Strain engineering provides an effective way of tailoring the electronic and optoelectronic properties of semiconductor nanomaterials and nanodevices, giving rise to novel functionalities. Here, we present direct experimental evidence of strain-induced modifications of hole mobility in individual gallium arsenide (GaAs) nanowires, using in situ transmission electron microscopy (TEM). The conductivity of the nanowires varied with applied uniaxial tensile stress, showing an initial decrease of ∼5-20% up to a stress of 1-2 GPa, subsequently increasing up to the elastic limit of the nanowires. This is attributed to a hole mobility variation due to changes in the valence band structure caused by stress and strain. The corresponding lattice strain in the nanowires was quantified by in situ four dimensional scanning TEM and showed a complex spatial distribution at all stress levels. Meanwhile, a significant red shift of the band gap induced by the stress and strain was unveiled by monochromated electron energy loss spectroscopy.

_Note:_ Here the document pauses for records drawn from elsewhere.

## config.mk

```make
export PLATFORM = sky130hd
export DESIGN_NAME = mreg_bank
export DESIGN_NICKNAME = d
export VERILOG_FILES = /design/src/rtl/mreg_pkg.sv /design/src/rtl/mreg_rst_sync.sv /design/src/rtl/mreg_override.sv /design/src/rtl/mreg_slot.sv /design/src/rtl/mreg_bank.sv
export SDC_FILE = /design/constraint.sdc
export NUM_CORES = 1
export LEC_CHECK = 0
export CELL_PAD_IN_SITES_DETAIL_PLACEMENT = 1
export CELL_PAD_IN_SITES_GLOBAL_PLACEMENT = 1
export CORE_ASPECT_RATIO = 0.75
export CORE_MARGIN = 5
export CORE_UTILIZATION = 42
export CTS_CLUSTER_DIAMETER = 200
export DETAILED_ROUTE_END_ITERATION = 7
export MAX_ROUTING_LAYER = met4
export PLACE_DENSITY = 0.87
export SLEW_MARGIN = 20
export SYNTH_ARGS = -nofsm -noshare
export SYNTH_HDL_FRONTEND = slang
export SYNTH_SLANG_ARGS = --single-unit
```

## constraint.sdc

```tcl
create_clock -name clk -period 2.2 [get_ports clk]
set_input_delay 0.44 -clock clk [delete_from_list [all_inputs] [get_ports clk]]
set_output_delay 0.44 -clock clk [all_outputs]
set_load 0.01 [all_outputs]
```

## src/rtl/mreg_pkg.sv

```systemverilog
package mreg_pkg;
  localparam int DW = 16;
  localparam int AW = 5;
  typedef logic [DW-1:0] word_t;
  typedef logic [AW-1:0] addr_t;
  // location of the self-clearing unlock flag
  localparam addr_t OVR_ADDR = 5'd16;
  localparam int    OVR_BIT  = 15;
endpackage

```

## src/rtl/mreg_rst_sync.sv

```systemverilog
module mreg_rst_sync (
  input  logic clk,
  input  logic rst_n,
  output logic rst_sync_n
);
  logic [1:0] sync_q;

  always_ff @(posedge clk or negedge rst_n) begin
    if (!rst_n) sync_q <= 2'b00;
    else        sync_q <= {sync_q[0], 1'b1};
  end

  assign rst_sync_n = sync_q[1];
endmodule

```

## src/rtl/mreg_override.sv

```systemverilog
module mreg_override (
  input  logic clk,
  input  logic rst_n,
  input  logic wr_en,
  input  logic ctrl_hit,
  input  logic set_bit,
  output logic ovr_q
);
  logic ovr_d;

  // next state: an armed flag is consumed by any write; an idle flag
  // is armed only by a write to the control register with the bit set
  always_comb begin
    ovr_d = ovr_q;
    if (ovr_q) begin
      if (wr_en) ovr_d = 1'b0;
    end else if (wr_en && ctrl_hit && set_bit) begin
      ovr_d = 1'b1;
    end
  end

  always_ff @(posedge clk or negedge rst_n) begin
    if (!rst_n) ovr_q <= 1'b0;
    else        ovr_q <= ovr_d;
  end
endmodule

```

## src/rtl/mreg_slot.sv

```systemverilog
module mreg_slot
  import mreg_pkg::*;
#(
  parameter word_t DEF       = '0,
  parameter word_t WE_M      = '0,
  parameter word_t CLR_M     = '0,
  parameter word_t PROT_M    = '0,
  parameter bit    HAS_STRAP = 1'b0,
  parameter int    STRAP_LSB = 0,
  parameter int    STRAP_W   = 1
) (
  input  logic               clk,
  input  logic               rst_n,
  input  logic               wr,
  input  word_t              wr_data,
  input  logic               unlock,
  input  logic [STRAP_W-1:0] strap_i,
  output word_t              value
);
  localparam word_t FIELD_ONES = word_t'((1 << STRAP_W) - 1);
  localparam word_t STRAP_M    = HAS_STRAP ? (FIELD_ONES << STRAP_LSB) : '0;
  localparam word_t KEEP_M     = ~(WE_M | CLR_M | PROT_M);

  word_t q;
  word_t upd;

  // per-bit write rule
  always_comb begin
    upd = (wr_data & WE_M)
        | (value & wr_data & CLR_M)
        | (PROT_M & (unlock ? wr_data : value))
        | (value & KEEP_M);
  end

  always_ff @(posedge clk or negedge rst_n) begin
    if (!rst_n)  q <= DEF & ~STRAP_M;
    else if (wr) q <= upd & ~STRAP_M;
  end

  if (HAS_STRAP) begin : g_strap
    logic [STRAP_W-1:0] sq;
    // sampled every edge while reset is active, then written like any bit
    always_ff @(posedge clk) begin
      if (!rst_n)  sq <= strap_i;
      else if (wr) sq <= upd[STRAP_LSB +: STRAP_W];
    end
    assign value = q | (word_t'(sq) << STRAP_LSB);
  end else begin : g_plain
    logic unused_strap;
    assign unused_strap = ^strap_i;
    assign value = q;
  end
endmodule

```

## src/rtl/mreg_bank.sv

```systemverilog
module mreg_bank
  import mreg_pkg::*;
#(
  parameter int NSLOT      = 4,
  parameter logic [NSLOT-1:0][AW-1:0] SLOT_ADDR = {5'd16, 5'd4, 5'd1, 5'd0},
  parameter logic [NSLOT-1:0][DW-1:0] SLOT_DEF  = {16'h3815, 16'h01E1, 16'h7809, 16'h1200},
  parameter logic [NSLOT-1:0][DW-1:0] SLOT_WE   = {16'h000F, 16'hFFFF, 16'h0000, 16'h00FF},
  parameter logic [NSLOT-1:0][DW-1:0] SLOT_CLR  = {16'h3000, 16'h0000, 16'h000F, 16'h0000},
  parameter logic [NSLOT-1:0][DW-1:0] SLOT_PROT = {16'h07F0, 16'h0000, 16'h0000, 16'h0F00},
  parameter int STRAP_W    = 5,
  parameter int STRAP_SLOT = 3,
  parameter int STRAP_LSB  = 6
) (
  input  logic               clk,
  input  logic               rst_n,
  input  logic [STRAP_W-1:0] strap_i,
  input  logic [AW-1:0]      addr,
  input  logic               wr_en,
  input  logic [DW-1:0]      wr_data,
  input  logic               rd_en,
  output logic [DW-1:0]      rd_data
);
  logic                     rst_sync_n;
  logic                     ovr_q;
  logic                     ctrl_hit;
  logic [NSLOT-1:0]         hit;
  logic [NSLOT-1:0][DW-1:0] slot_val;
  logic [NSLOT-1:0][DW-1:0] reg_view;
  word_t                    rd_d;

  mreg_rst_sync u_rst (
    .clk        (clk),
    .rst_n      (rst_n),
    .rst_sync_n (rst_sync_n)
  );

  assign ctrl_hit = (addr == OVR_ADDR);

  mreg_override u_ovr (
    .clk      (clk),
    .rst_n    (rst_sync_n),
    .wr_en    (wr_en),
    .ctrl_hit (ctrl_hit),
    .set_bit  (wr_data[OVR_BIT]),
    .ovr_q    (ovr_q)
  );

  for (genvar i = 0; i < NSLOT; i++) begin : g_slot
    assign hit[i] = (addr == SLOT_ADDR[i]);

    mreg_slot #(
      .DEF       (SLOT_DEF[i]),
      .WE_M      (SLOT_WE[i]),
      .CLR_M     (SLOT_CLR[i]),
      .PROT_M    (SLOT_PROT[i]),
      .HAS_STRAP (i == STRAP_SLOT),
      .STRAP_LSB (STRAP_LSB),
      .STRAP_W   (STRAP_W)
    ) u_slot (
      .clk     (clk),
      .rst_n   (rst_sync_n),
      .wr      (wr_en && hit[i]),
      .wr_data (wr_data),
      .unlock  (ovr_q),
      .strap_i (strap_i),
      .value   (slot_val[i])
    );

    // the control register shows the live unlock flag in its top bit
    if (SLOT_ADDR[i] == OVR_ADDR) begin : g_ctrl
      assign reg_view[i] = (slot_val[i] & ~(word_t'(1) << OVR_BIT))
                         | (word_t'(ovr_q) << OVR_BIT);
    end else begin : g_data
      assign reg_view[i] = slot_val[i];
    end
  end

  always_comb begin
    rd_d = '0;
    for (int i = 0; i < NSLOT; i++) begin
      if (hit[i]) rd_d = rd_d | reg_view[i];
    end
  end

  always_ff @(posedge clk or negedge rst_sync_n) begin
    if (!rst_sync_n) rd_data <= '0;
    else if (rd_en)  rd_data <= rd_d;
  end
endmodule

```

==> key figures, run 1 <==
GRT
  – First-pass GRT wire length: roughly 14 mm
  – GRT Total Usage: 0.225
  – Grt ovf: 0
  – Largest net degree at the start of global routing: 31
  – Initial antenna violation count: 0
  – Vias in the first global route: roughly 2500

Min path
  – Min-Delay Path Class: in2async

Timing
  – Unrepaired setup endpoints after global routing: no
  – Slew Viols, Final: 0
  – Fmax: about 500 MHz
  – Final Hold Fails: 0
  – # setup viols final: 0
  – Final Skew: approximately 5.4 ps
  – Final period utilization: 0.902
  – Min Tclk post-route: between 1500 and 2000 ps
  – Setup_tns: 0 ps

Power and ir drop
  – Clock group share of total power: 0.398
  – Net switching power: between 0.7 and 0.8 mW
  – Cell Pwr Density: 820 nW/um^2
  – Switching Share: 0.239
  – Sequential Power Share: 0.467
  – Total power: between 3 and 4 mW
  – P_leak: 1.58 nW
  – Worst VDD drop: roughly 0.38 mV
  – Gate power share: 0.135
  – Pint: ~2.3 mW

Setup path
  – Crit end category: flip-flop
  – Reg2Reg Setup Slack: ~820 ps
  – Setup crit start: addr[0]
  – Req. time, crit path: around 2400 ps
  – Crit path max fanout: 5
  – FF-to-FF Start: u_ovr.ovr_q
  – CP Class: in2reg
  – Arrival time at the worst endpoint: between 2000 and 2500 ps
  – Crit start category: input port

Synthesis
  – Commonest cells post-synth: dfrtp_1, mux2_2, nor2_1
  – Post-synth EDFFs: 5
  – Post-Syn Instances: around 220
  – Yosys warnings: 0
  – Syn nets: around 250
  – Syn_area_per_cell: approximately 13 sq um
  – Post-Syn Area: around 2800 sq um
  – Ranking of synthesized cells by area: dfrtp_1, mux2_2, dfstp_2
  – Register bit total from synthesis: 64
  – Most common cell in the netlist: dfrtp_1
  – Most used flip-flop cell after synthesis: dfrtp_1
  – Post-synth top area cell: dfrtp_1
  – Synth top area share: 0.410
  – Register area share after synthesis: 0.585
  – Library cells used by synthesis: 32
  – Ys async rst share: 0.922

Drt
  – Initial DRC count: around 100
  – First-pass DRT Iterations: 4
  – Vias/cell: 5.77
  – DR WL/cell: around 23 um
  – DRC viols: 0
  – Routed Antenna Nets: 0
  – Vias post-DR: 2158
  – Drt total wl: roughly 8.6 mm

Floorplanning
  – Starting density of the core: 0.438
  – Die Ht: just over 80 um
  – Die X: about 100 um
  – FP Rows: 25
  – Die ar.: between 8000 and 9000 sq um
  – # IOs: 46
  – Core area: ~6400 sq um

Placed design
  – Count of input and output buffers: 45
  – Placed cell area: between 3000 and 4000 sq um
  – GP Congestion: 0.799
  – Hpwl dp: between 5 and 6 mm
  – Placed cells: 358

Run
  – Max-Cap Viols: 0

Finish
  – Fin area: approximately 3700 sq um
  – Share of layout cells above drive strength 1: 0.341
  – Filler cell count: between 600 and 700
  – Multi-input combinational cell area: approximately 1100 sq um
  – Finished Layout Cells: about 370
  – Post-layout net count: approximately 320
  – Antenna Diode Count: 0
  – Layout area overhead: 32.2%
  – FF+latch area: about 1600 sq um
  – Post-layout util: 0.579

CTS
  – Clock tree root buffer cell: clkbuf_8
  – Clk sinks: 64
  – # hold bufs at CTS: 0
  – TritonCTS clock tree: yes
  – Worst-path clk slew: approximately 60 ps
  – Clock Path Buffers: 2
  – Worst skew pair latency: between 300 and 400 ps
  – Post-CTS sizing: 0
  – H-tree lvl count: 3
  – CTS buffer count: 9
  – Post-CTS setup buffer count: 0

Outcome
  – Outcome: complete, no violations
-- through the flow --
stage	setup WS [ps]	hold WS (ps)
CTS	219	249
global placement	108	281
finish	215	263
detailed placement	76.6	298
floorplan	443	144
global route	136	245
-- metal layers --
| metal | wire length (um) | up-vias | track usage |
|---|---|---|---|
| li1 | - | 944 | - |
| met1 | 3700 | 1122 | 0.270 |
| met2 | 4390 | 79 | 0.379 |
| met3 | 419 | 13 | 0.0596 |
| met4 | 124 | 0 | 0.0647 |
| met5 | 0 | - | - |
-- cell usage in the layout (no fill, tap or decap), types with 2 or more instances in the layout --
cell | netlist | routed
dfstp_2 | 13 | 13
edfxtp_1 | 5 | 5
mux2_2 | 44 | 44
o21a_1 | 6 | 6
inv_1 | 9 | 9
nand2_1 | 3 | 3
dfrtp_1 | 46 | 45
o21ai_0 | 9 | 9
clkinv_2 | 0 | 2
bufinv_16 | 0 | 3
buf_4 | 0 | 20
clkdlybuf4s50_1 | 0 | 45
nand3_1 | 14 | 14
nor2_1 | 16 | 16
a32oi_1 | 9 | 9
a31oi_1 | 8 | 8
nor2b_1 | 3 | 3
clkbuf_8 | 0 | 9
a21oi_1 | 10 | 10
-- flip-flops by register name, indices dropped and copies added, names as in the netlist --
register and count:
rd_data 16, g_slot.u_slot.q 8, u_ovr.ovr_q 1, u_rst.sync_q 2, g_slot.u_slot.g_strap.sq 5, g_slot.u_slot.value 32
-- worst max-delay path, cell delays in order --
cell and delay (ps):
clkdlybuf4s50_1 620, buf_4 200, nor2b_1 430, a21oi_1 240
a31oi_1 280
-- cells by family after synthesis --
logic type,Yosys count,share of synthesized area
buffers and inverters,22,0.0317
muxes,45,0.180
AOI/OAI and AO/OA,46,0.107
DFF,64,0.585
other,1,0.00134
and+or+nand+nor,46,0.0945
-- power by group through the flow --
stage / logic [mW] / registers (mW) / clock network (mW)
3_5_place_dp: 0.403 / 1.43 / 0
4_1_cts: 0.416 / 1.42 / 1.23
5_1_grt: 0.446 / 1.43 / 1.29
6_report: 0.412 / 1.42 / 1.21
2_1_floorplan: 0.195 / 1.43 / 0
3_3_place_gp: 0.379 / 1.42 / 0
-- cell type report --
type                            instances  area share
Sequential cell                        64       0.443
Inverter                                9     0.00911
Tap cell                               81      0.0273
Multi-Input combinational cell        138       0.290
Clock inverter                          6      0.0290
Timing Repair Buffer                   66       0.167
Clock buffer                           10      0.0344
-- final timing paths --
check,endpoint,depth (start not counted)
worst max-delay path,rd_data[11],5
worst min-delay path,u_rst.sync_q[0],1
worst max register to register,g_slot[0].u_slot.value[10],2
worst min register to register,rd_data[13],1
max in group asynchronous,g_slot[2].u_slot.value[6],1
min in group clk,u_rst.sync_q[1],0
Power figures use the tool's default switching activity.
==> run 2: changes to the inputs <==
Settings changed: ABC_CLOCK_PERIOD_IN_PS from default to 2000.
Clock period 2.2 ns to 2 ns, I/O delays scaled along.
==> key figures, run 2 (same netlist as run 1, synthesis figures left out) <==
Setup path
  – FF-to-FF Start: u_ovr.ovr_q (unchanged)
  – Crit path max fanout: 5 (unchanged)
  – Arrival time at the worst endpoint: 2110 ps (was 2210 ps)
  – CP peak stage delay: 610 ps (was 620 ps)
  – Top Family by Delay on Critical Path: buffers and inverters (unchanged)
  – Reg2Reg Setup Slack: 610 ps (was 820 ps)
  – CP Class: in2reg (unchanged)
  – CP max stage cell: clkdlybuf4s50_1 (unchanged)
  – Worst path bufs/invs: 2 (unchanged)
  – Crit end category: flip-flop (unchanged)
  – Critical R2R Capture: g_slot[3].u_slot.g_strap.sq[2] (was g_slot[0].u_slot.value[10])
  – Setup crit start: addr[0] (unchanged)
  – Crit start category: input port (unchanged)
  – Worst path cell trace: clkdlybuf4s50_1 -> buf_4 -> nor2b_1 -> a21oi_1 -> a31oi_1 (unchanged)
  – Worst R2R Path Depth: 2 (unchanged)
  – Req. time, crit path: 2250 ps (was 2430 ps)

Finish
  – Post-layout net count: 324 (was 318)
  – Multi-input combinational cell area: 1070 sq um (unchanged)
  – FF+latch area: 1640 sq um (unchanged)
  – Largest register FFs: 32 (unchanged)
  – Layout area overhead: 32.5% (was 32.2%)
  – Finished Layout Cells: 380 (was 374)
  – Filler cell count: 661 (was 659)
  – Antenna Diode Count: 0 (unchanged)
  – Leading cell types in the layout, fill and taps excluded: dfrtp_1, clkdlybuf4s50_1, mux2_2, buf_4, nor2_1 (unchanged)
  – Share of layout cells above drive strength 1: 0.344 (was 0.341)

Drt
  – Vias/cell: 5.60 (was 5.77)
  – Initial DRC count: 69 (was 103)
  – DR WL/cell: 21.6 um (was 23.1 um)
  – Vias post-DR: 2128 (was 2158)
  – DRC viols: 0 (unchanged)
  – Routed Antenna Nets: 0 (unchanged)
  – First-pass DRT Iterations: 4 (unchanged)
  – Drt total wl: 8.20 mm (was 8.64 mm)

Power and ir drop
  – P_leak: 1.59 nW (was 1.58 nW)
  – Cell Pwr Density: 862 nW/um^2 (was 820 nW/um^2)
  – Worst VDD drop: 0.400 mV (was 0.380 mV)

CTS
  – CTS buffer count: 9 (unchanged)
  – Post-CTS sizing: 0 (unchanged)
  – Clock Path Buffers: 2 (unchanged)
  – Worst skew pair latency: 330 ps (was 340 ps)
  – TritonCTS clock tree: yes (unchanged)
  – # hold bufs at CTS: 0 (unchanged)
  – H-tree lvl count: 3 (unchanged)
  – Post-CTS setup buffer count: 0 (unchanged)
  – Clk sinks: 64 (unchanged)
  – Worst-path clk slew: 60 ps (about the same)
  – Clock tree root buffer cell: clkbuf_8 (unchanged)

Timing
  – Fmax: about 540 MHz
  – # setup viols final: 0 (unchanged)
  – Unrepaired setup endpoints after global routing: no (unchanged)
  – Final Hold Fails: 0 (unchanged)
  – Setup_tns: 0 ps (unchanged)
  – Final period utilization: 0.930
  – Final Skew: 4.19 ps (was 5.42 ps)
  – Final worst slack: 140 ps (was 215 ps)
  – Slew Viols, Final: 0 (unchanged)
  – Min Tclk post-route: 1860 ps

Floorplanning
  – Die Ht: 80.8 um (unchanged)
  – # IOs: 46 (unchanged)
  – FP Rows: 25 (unchanged)
  – Starting density of the core: 0.438 (unchanged)
  – Die ar.: 8430 sq um (unchanged)
  – Die X: 104 um (unchanged)
  – Core area: 6410 sq um (unchanged)

GRT
  – First-pass GRT wire length: 13.4 mm (was 14.0 mm)
  – Grt ovf: 0 (unchanged)
  – GRT Total Usage: 0.214 (was 0.225)
  – Largest net degree at the start of global routing: 38 (was 31)
  – Vias in the first global route: 2398 (was 2468)
  – Initial antenna violation count: 0 (unchanged)

Placed design
  – Placed cells: 364 (was 358)
  – Hpwl dp: 5.81 mm (was 5.74 mm)
  – Count of input and output buffers: 45 (unchanged)
  – Worst slack at placement: -147 ps (was 76.6 ps)
  – GP Congestion: 0.870 (was 0.799)

Run
  – Max-Cap Viols: 0 (unchanged)

Min path
  – Min-Delay Path Class: reg2async (was in2async)

Outcome
  – Outcome: complete, no violations (unchanged)
==> run 2: cell count changes in the layout (fill, tap and decap cells not counted) <==
cell,change
bufinv_16,-1
clkbuf_8,+1
buf_4,+7
buf_12,-1
clkinv_1,+2
clkinvlp_4,-1
clkinv_2,-2
clkbuf_1,+1
==> run 2: worst max path at each step <==
stage          cells after the start  slack, ps                             end
6_report                           5        140                     rd_data[13]
2_1_floorplan                      2        240  g_slot[3].u_slot.g_strap.sq[0]
4_1_cts                            5        150                     rd_data[11]
3_5_place_dp                       5       -150                     rd_data[13]
5_1_grt                            5        100                     rd_data[11]
3_3_place_gp                       5        -20                     rd_data[10]
==> run 2: metrics by stage <==
| step | hold WS [ps] | utilization | power, mW | area, sq um |
|---|---|---|---|---|
| 3_3_place_gp | 124 | 0.547 | 1.98 | 3510 |
| 3_5_place_dp | 129 | 0.547 | 2.02 | 3510 |
| 2_1_floorplan | 104 | - | 1.78 | 2810 |
| 6_report | 139 | 0.580 | 3.21 | 3720 |
| 4_1_cts | 138 | 0.580 | 3.23 | 3720 |
| 5_1_grt | 148 | 0.580 | 3.35 | 3720 |
==> run 2: cell type report <==
type | count | share of cell area
Inverter | 9 | 0.00908
Clock inverter | 4 | 0.0182
Timing Repair Buffer | 72 | 0.176
Tap cell | 81 | 0.0272
Clock buffer | 12 | 0.0390
Multi-Input combinational cell | 138 | 0.289
Sequential cell | 64 | 0.442
==> run 2: where the power goes <==
part           switching, mW  leakage [nW]  internal [mW]
sequential            0.0859         0.776           1.47
combinational          0.196         0.711          0.252
clock                  0.471         0.106          0.729
==> run 2: layer usage <==
| layer | vias to the layer above | routed length, um | part of all wire | GRT usage |
|---|---|---|---|---|
| met5 | - | 0 | 0 | - |
| met4 | 0 | 64 | 0.0078 | 0.0543 |
| met3 | 6 | 410 | 0.050 | 0.0564 |
| met2 | 60 | 4260 | 0.52 | 0.365 |
| met1 | 1110 | 3460 | 0.42 | 0.257 |
| li1 | 952 | - | - | - |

Gallium arsenide (GaAs) exhibits outstanding charge transport and optical characteristics, like high charge carrier mobility and the ability to efficiently detect and emit light.[1,2] These properties have been utilized to fabricate high-speed electronics, high-efficiency solar cells, and sensitive detectors for optical communication.[3] For further enhancing the performance of these devices for future generation electronics and optoelectronics, two strategies are usually adopted. One approach is to downscale the physical size of the basic components so that more signal processing power can be integrated into the devices. This has initiated an enormous research interest in nanoscale semiconductor materials. GaAs nanostructures, especially nanowires, have been fabricated and demonstrated an attractive potential for performance enhancement.[4−7] The other strategy is to optimize material functionalities by engineering material structure through, for instance, mechanical strain. The coupling between mechanical stress/strain and electronic and optoelectronic properties of semiconductors has attracted extensive research interest since the discovery of piezoresistance effect in Si.[8−11] Strain engineering has also been shown to have a distinct effect on the properties of bulk GaAs.[12−14] The understanding of strain effect on charge transport in GaAs nanowires is thus of great importance for developing nanoscale semiconductor devices with improved and novel functionalities.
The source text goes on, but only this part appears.